*** Opening of DATA ***

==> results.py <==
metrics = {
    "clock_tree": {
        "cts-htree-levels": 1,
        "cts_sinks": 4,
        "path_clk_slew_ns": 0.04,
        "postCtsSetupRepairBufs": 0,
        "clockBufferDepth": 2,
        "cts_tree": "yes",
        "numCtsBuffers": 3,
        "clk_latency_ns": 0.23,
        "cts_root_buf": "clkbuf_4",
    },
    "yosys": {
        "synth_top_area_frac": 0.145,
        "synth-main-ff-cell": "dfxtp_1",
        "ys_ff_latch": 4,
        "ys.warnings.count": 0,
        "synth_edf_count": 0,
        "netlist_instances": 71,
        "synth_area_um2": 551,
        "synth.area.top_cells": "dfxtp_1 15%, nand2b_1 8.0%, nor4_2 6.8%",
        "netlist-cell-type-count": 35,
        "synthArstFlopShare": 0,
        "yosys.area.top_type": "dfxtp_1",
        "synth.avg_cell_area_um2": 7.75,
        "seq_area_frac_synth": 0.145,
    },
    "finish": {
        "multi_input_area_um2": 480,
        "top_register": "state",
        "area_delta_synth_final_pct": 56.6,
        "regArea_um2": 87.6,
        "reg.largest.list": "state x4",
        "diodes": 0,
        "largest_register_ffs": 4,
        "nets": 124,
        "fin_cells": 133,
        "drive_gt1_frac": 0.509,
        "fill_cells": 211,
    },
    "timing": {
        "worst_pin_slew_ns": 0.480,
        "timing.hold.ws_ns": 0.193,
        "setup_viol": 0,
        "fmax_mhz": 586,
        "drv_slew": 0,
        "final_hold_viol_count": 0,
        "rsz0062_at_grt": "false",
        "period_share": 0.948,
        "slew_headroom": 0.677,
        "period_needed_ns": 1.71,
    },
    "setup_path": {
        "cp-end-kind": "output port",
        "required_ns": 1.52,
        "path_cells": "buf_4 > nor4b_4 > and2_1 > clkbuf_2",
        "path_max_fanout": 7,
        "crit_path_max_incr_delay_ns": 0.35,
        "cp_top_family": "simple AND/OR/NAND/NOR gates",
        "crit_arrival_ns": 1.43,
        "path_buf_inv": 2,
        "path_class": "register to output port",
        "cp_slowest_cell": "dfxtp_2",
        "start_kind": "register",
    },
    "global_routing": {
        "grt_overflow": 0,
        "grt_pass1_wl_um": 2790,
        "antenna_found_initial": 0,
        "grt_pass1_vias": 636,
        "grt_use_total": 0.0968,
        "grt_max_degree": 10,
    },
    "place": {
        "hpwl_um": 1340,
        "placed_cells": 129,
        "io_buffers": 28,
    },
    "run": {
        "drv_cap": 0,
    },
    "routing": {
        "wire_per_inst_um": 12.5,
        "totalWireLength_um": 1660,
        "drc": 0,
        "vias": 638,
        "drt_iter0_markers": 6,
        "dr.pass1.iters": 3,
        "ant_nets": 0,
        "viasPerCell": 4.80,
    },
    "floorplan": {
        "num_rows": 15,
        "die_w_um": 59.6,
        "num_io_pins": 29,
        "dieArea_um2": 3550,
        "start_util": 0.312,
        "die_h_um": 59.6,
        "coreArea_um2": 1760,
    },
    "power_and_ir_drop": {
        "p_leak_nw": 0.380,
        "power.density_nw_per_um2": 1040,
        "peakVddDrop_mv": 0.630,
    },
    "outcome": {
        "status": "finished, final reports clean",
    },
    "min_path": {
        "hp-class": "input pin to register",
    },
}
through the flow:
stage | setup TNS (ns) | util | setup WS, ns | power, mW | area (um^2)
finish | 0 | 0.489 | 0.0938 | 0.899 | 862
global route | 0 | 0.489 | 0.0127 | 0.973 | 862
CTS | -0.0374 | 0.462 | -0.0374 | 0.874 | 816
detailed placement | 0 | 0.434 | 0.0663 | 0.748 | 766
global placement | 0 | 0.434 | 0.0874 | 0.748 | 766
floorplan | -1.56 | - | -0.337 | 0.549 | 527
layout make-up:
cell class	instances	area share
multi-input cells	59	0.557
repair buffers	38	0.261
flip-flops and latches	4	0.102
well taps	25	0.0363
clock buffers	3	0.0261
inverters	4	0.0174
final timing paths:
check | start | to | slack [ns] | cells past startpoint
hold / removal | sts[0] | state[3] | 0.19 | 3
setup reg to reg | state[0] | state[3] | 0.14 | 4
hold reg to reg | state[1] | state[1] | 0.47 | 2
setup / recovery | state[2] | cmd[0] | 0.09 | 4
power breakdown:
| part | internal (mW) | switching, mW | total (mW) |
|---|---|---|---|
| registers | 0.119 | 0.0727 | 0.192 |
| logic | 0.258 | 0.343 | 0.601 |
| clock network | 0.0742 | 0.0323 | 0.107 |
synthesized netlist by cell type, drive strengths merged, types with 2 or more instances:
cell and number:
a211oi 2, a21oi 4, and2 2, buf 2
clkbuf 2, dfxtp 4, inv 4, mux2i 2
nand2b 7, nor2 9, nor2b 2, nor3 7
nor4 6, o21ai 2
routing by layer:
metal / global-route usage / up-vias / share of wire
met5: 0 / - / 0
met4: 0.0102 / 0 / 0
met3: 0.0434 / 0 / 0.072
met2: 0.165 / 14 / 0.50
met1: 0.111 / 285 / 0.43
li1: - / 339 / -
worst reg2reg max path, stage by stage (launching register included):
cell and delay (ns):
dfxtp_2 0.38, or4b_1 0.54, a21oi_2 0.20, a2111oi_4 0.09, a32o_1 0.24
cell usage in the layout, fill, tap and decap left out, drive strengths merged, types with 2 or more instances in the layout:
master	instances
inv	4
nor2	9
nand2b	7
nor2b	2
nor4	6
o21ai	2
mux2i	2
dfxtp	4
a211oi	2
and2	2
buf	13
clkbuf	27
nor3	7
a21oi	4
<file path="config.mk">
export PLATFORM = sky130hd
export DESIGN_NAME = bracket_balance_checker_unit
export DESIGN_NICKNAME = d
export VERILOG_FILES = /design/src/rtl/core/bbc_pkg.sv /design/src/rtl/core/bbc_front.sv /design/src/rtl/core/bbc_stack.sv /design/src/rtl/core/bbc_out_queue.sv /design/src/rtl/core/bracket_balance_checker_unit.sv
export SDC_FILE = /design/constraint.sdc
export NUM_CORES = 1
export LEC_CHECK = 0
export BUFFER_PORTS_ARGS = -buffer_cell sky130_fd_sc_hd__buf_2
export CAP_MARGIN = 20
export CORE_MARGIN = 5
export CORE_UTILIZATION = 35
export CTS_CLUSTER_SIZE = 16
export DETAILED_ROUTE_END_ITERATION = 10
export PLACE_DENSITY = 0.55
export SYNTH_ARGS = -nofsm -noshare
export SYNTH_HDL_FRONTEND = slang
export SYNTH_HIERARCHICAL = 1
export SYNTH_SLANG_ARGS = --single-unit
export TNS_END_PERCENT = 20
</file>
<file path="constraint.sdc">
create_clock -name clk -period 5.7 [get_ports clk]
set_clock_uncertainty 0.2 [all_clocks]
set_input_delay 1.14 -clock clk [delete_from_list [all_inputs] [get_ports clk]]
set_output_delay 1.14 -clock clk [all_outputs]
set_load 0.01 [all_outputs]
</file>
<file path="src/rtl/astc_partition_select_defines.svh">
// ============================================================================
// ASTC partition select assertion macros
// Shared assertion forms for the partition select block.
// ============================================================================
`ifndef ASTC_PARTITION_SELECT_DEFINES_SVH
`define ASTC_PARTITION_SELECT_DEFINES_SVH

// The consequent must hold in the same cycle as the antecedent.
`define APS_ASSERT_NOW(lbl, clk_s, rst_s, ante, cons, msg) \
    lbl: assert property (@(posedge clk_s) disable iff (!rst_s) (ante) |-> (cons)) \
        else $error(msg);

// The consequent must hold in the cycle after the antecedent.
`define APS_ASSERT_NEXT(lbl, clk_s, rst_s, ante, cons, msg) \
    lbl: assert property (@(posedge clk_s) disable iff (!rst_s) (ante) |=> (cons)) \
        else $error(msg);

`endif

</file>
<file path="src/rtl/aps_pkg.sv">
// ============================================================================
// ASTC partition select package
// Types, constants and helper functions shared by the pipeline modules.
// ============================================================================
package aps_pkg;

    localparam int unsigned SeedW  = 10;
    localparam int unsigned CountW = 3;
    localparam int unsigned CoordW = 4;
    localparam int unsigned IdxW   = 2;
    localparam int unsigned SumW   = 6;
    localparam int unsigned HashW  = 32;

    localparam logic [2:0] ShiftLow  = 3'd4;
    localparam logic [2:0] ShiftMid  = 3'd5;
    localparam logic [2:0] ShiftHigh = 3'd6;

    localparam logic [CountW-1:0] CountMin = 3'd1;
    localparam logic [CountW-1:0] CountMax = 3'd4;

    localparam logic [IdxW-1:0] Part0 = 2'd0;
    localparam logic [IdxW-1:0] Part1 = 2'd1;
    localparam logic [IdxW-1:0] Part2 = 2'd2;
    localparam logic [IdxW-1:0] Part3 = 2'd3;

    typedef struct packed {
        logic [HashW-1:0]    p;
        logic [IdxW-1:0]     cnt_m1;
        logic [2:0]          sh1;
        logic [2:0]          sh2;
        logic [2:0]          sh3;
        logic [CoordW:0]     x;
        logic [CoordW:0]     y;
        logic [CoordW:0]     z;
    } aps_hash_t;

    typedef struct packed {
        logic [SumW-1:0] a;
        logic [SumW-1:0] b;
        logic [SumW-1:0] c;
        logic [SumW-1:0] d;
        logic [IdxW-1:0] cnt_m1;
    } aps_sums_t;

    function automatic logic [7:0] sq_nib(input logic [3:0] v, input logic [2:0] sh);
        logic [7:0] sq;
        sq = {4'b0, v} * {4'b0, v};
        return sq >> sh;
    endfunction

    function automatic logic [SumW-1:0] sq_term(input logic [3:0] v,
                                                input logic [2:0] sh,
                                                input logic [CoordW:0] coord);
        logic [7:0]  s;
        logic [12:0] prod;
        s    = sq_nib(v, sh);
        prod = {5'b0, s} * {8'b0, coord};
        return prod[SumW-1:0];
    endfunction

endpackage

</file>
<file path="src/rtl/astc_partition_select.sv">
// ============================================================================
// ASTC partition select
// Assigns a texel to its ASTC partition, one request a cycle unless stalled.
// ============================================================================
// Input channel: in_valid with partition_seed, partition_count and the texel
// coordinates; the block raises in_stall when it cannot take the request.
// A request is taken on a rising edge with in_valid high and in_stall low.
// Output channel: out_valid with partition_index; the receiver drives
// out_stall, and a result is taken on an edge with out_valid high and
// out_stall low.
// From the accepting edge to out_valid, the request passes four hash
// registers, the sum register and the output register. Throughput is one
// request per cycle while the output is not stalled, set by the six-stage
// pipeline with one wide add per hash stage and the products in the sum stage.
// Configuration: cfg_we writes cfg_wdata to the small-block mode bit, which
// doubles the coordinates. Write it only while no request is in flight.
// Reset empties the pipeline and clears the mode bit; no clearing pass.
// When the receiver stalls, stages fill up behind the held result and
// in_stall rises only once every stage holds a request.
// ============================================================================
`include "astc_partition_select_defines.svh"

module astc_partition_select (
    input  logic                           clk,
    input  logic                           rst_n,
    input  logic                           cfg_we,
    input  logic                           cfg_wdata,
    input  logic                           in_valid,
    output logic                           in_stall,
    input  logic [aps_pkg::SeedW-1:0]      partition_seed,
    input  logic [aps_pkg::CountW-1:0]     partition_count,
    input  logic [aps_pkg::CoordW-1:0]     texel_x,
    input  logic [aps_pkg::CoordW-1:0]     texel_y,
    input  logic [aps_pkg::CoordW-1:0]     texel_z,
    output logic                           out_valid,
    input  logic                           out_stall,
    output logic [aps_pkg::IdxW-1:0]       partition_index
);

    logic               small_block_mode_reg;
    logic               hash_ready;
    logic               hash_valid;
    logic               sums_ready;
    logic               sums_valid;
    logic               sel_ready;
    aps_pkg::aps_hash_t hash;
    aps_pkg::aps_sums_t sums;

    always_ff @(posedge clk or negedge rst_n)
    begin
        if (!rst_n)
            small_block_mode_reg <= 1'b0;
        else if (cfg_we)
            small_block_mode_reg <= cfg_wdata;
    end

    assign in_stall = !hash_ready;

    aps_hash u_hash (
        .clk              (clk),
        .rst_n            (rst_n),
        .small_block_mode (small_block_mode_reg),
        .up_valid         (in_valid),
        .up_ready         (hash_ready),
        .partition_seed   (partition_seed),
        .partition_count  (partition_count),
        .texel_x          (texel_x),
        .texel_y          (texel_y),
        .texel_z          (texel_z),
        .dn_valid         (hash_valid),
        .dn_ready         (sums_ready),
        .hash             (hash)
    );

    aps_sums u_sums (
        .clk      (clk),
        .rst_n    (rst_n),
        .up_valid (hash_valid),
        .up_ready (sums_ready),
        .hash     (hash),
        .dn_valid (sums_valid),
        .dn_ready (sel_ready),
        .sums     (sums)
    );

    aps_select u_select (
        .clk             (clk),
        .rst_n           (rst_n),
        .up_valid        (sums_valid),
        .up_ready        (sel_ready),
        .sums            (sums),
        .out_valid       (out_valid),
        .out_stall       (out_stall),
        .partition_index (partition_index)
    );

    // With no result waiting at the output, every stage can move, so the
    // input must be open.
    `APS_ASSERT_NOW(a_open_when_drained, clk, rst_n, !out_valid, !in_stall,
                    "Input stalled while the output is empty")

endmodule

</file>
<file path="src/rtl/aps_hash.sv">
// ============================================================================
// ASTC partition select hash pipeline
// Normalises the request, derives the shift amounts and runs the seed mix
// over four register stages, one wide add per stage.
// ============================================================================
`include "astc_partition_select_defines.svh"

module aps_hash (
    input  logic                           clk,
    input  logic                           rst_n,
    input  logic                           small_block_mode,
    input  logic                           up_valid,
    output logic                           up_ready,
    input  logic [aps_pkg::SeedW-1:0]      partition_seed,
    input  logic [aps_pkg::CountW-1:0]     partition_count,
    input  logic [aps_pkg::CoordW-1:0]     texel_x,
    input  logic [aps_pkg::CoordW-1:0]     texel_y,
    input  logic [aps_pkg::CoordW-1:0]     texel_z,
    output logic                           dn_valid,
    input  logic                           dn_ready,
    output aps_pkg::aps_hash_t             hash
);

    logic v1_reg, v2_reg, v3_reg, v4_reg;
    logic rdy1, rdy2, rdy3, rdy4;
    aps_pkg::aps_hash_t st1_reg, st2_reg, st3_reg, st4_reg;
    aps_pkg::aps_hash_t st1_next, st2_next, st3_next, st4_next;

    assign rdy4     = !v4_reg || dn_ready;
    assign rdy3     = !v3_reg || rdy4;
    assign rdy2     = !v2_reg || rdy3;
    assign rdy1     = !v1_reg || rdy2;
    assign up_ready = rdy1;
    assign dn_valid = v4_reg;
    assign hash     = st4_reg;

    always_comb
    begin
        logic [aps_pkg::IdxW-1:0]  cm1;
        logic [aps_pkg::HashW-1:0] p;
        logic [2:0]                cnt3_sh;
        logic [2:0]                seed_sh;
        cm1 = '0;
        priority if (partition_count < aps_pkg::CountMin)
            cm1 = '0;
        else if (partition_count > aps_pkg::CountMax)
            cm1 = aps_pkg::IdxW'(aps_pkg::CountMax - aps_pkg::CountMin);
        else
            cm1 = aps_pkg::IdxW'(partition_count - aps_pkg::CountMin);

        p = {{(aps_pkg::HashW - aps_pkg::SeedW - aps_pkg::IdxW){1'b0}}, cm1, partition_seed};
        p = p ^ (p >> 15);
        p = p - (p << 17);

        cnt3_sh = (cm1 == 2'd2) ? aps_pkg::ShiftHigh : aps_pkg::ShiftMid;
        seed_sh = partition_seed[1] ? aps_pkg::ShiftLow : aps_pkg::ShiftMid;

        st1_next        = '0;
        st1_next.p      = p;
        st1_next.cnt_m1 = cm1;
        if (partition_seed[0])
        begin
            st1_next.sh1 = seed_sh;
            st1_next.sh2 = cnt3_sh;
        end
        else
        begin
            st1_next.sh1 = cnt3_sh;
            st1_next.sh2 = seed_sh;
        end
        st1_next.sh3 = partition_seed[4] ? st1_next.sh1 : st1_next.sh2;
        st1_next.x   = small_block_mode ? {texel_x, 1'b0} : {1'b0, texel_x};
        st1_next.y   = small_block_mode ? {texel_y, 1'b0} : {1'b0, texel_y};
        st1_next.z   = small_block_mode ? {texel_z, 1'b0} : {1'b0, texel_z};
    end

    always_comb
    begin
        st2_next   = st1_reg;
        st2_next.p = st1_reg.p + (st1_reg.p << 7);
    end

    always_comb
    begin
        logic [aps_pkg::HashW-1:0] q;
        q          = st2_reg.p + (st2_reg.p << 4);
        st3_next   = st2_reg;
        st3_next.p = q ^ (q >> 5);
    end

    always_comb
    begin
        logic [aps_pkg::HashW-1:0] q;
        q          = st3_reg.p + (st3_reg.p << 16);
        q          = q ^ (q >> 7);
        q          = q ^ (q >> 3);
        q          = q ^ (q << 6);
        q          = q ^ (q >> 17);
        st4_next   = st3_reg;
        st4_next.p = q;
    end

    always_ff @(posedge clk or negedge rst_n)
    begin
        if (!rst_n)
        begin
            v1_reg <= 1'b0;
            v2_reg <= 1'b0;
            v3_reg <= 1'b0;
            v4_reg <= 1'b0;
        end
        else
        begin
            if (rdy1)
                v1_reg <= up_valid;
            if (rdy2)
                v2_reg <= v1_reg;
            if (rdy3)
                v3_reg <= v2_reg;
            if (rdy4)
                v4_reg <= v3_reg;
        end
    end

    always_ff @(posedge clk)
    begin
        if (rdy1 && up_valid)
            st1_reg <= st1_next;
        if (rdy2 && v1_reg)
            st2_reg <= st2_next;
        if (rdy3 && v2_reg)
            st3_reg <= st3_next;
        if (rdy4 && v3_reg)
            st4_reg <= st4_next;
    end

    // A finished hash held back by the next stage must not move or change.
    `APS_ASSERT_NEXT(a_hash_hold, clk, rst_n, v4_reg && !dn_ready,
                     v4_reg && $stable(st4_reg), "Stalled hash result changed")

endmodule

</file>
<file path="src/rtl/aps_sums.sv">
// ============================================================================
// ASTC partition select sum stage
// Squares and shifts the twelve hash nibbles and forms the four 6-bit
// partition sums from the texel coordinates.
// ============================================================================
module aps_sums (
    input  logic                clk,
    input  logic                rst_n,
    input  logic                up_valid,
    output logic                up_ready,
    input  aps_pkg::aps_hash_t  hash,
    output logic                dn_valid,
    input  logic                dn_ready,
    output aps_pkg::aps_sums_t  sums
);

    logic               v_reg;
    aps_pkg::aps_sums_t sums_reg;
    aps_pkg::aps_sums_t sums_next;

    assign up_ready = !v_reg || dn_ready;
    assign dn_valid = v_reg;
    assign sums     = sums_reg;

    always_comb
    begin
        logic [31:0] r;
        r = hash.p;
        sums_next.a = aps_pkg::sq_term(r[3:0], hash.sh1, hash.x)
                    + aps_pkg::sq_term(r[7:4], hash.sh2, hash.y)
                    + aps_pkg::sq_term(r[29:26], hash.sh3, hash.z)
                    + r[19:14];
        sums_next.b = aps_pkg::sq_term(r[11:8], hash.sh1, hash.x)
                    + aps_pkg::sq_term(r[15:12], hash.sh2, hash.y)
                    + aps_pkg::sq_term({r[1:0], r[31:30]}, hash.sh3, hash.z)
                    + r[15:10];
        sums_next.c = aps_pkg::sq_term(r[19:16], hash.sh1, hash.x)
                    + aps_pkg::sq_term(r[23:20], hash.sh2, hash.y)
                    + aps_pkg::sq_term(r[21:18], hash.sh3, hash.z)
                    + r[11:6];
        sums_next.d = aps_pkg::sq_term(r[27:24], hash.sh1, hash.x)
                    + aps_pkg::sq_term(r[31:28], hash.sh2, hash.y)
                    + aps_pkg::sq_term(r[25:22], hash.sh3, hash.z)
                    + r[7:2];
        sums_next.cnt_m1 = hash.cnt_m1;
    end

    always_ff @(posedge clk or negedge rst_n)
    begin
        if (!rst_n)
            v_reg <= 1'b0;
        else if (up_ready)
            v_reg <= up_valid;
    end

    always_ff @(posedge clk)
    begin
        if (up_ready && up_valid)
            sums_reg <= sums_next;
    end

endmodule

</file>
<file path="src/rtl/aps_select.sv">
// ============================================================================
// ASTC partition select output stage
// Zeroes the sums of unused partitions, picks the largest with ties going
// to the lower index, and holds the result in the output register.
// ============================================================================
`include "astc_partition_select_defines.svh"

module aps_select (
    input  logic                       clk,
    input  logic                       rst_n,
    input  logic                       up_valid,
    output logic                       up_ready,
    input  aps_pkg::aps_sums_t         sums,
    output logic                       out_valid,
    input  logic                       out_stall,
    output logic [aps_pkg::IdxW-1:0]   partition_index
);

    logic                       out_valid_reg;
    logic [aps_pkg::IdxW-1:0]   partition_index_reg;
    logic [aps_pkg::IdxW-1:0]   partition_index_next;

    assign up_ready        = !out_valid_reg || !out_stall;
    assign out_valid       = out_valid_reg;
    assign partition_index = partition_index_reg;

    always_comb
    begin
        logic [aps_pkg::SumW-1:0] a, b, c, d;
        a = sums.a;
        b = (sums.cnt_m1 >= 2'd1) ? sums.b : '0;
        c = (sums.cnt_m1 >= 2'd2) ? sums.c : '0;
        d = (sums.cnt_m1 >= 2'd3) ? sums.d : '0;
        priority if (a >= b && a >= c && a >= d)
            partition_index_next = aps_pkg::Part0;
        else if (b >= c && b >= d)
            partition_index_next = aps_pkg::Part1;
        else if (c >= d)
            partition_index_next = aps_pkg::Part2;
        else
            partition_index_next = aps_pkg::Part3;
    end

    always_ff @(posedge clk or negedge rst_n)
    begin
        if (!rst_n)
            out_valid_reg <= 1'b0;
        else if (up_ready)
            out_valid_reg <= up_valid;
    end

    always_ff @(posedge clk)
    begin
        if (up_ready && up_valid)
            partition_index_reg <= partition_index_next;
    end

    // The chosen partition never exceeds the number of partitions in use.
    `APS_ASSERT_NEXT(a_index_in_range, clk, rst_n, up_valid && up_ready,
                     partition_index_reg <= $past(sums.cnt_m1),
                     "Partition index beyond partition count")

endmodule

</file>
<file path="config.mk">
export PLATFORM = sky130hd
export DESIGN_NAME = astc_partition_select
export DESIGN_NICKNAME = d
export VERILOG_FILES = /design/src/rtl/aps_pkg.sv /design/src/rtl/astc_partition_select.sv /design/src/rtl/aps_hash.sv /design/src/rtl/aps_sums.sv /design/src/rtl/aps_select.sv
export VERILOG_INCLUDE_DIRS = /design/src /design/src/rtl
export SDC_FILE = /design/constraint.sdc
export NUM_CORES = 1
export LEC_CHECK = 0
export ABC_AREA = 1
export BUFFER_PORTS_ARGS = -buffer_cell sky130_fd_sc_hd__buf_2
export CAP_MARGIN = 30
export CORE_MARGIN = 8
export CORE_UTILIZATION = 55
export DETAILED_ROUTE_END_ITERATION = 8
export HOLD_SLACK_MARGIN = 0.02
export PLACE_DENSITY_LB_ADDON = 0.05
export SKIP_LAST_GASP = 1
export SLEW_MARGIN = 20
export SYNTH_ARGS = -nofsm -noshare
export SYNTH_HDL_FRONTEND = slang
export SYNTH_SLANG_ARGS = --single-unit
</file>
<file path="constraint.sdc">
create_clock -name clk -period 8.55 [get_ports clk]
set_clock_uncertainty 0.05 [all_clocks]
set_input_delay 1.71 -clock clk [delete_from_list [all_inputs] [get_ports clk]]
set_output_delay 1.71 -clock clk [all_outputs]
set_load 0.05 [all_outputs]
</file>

*** Close of DATA ***

## WHAT THE TASK REQUIRES
Whenever a line in the entries holds the word "floorplan", copy that line.

## PROBLEM SOLUTION
    "floorplan": {
floorplan | -1.56 | - | -0.337 | 0.549 | 527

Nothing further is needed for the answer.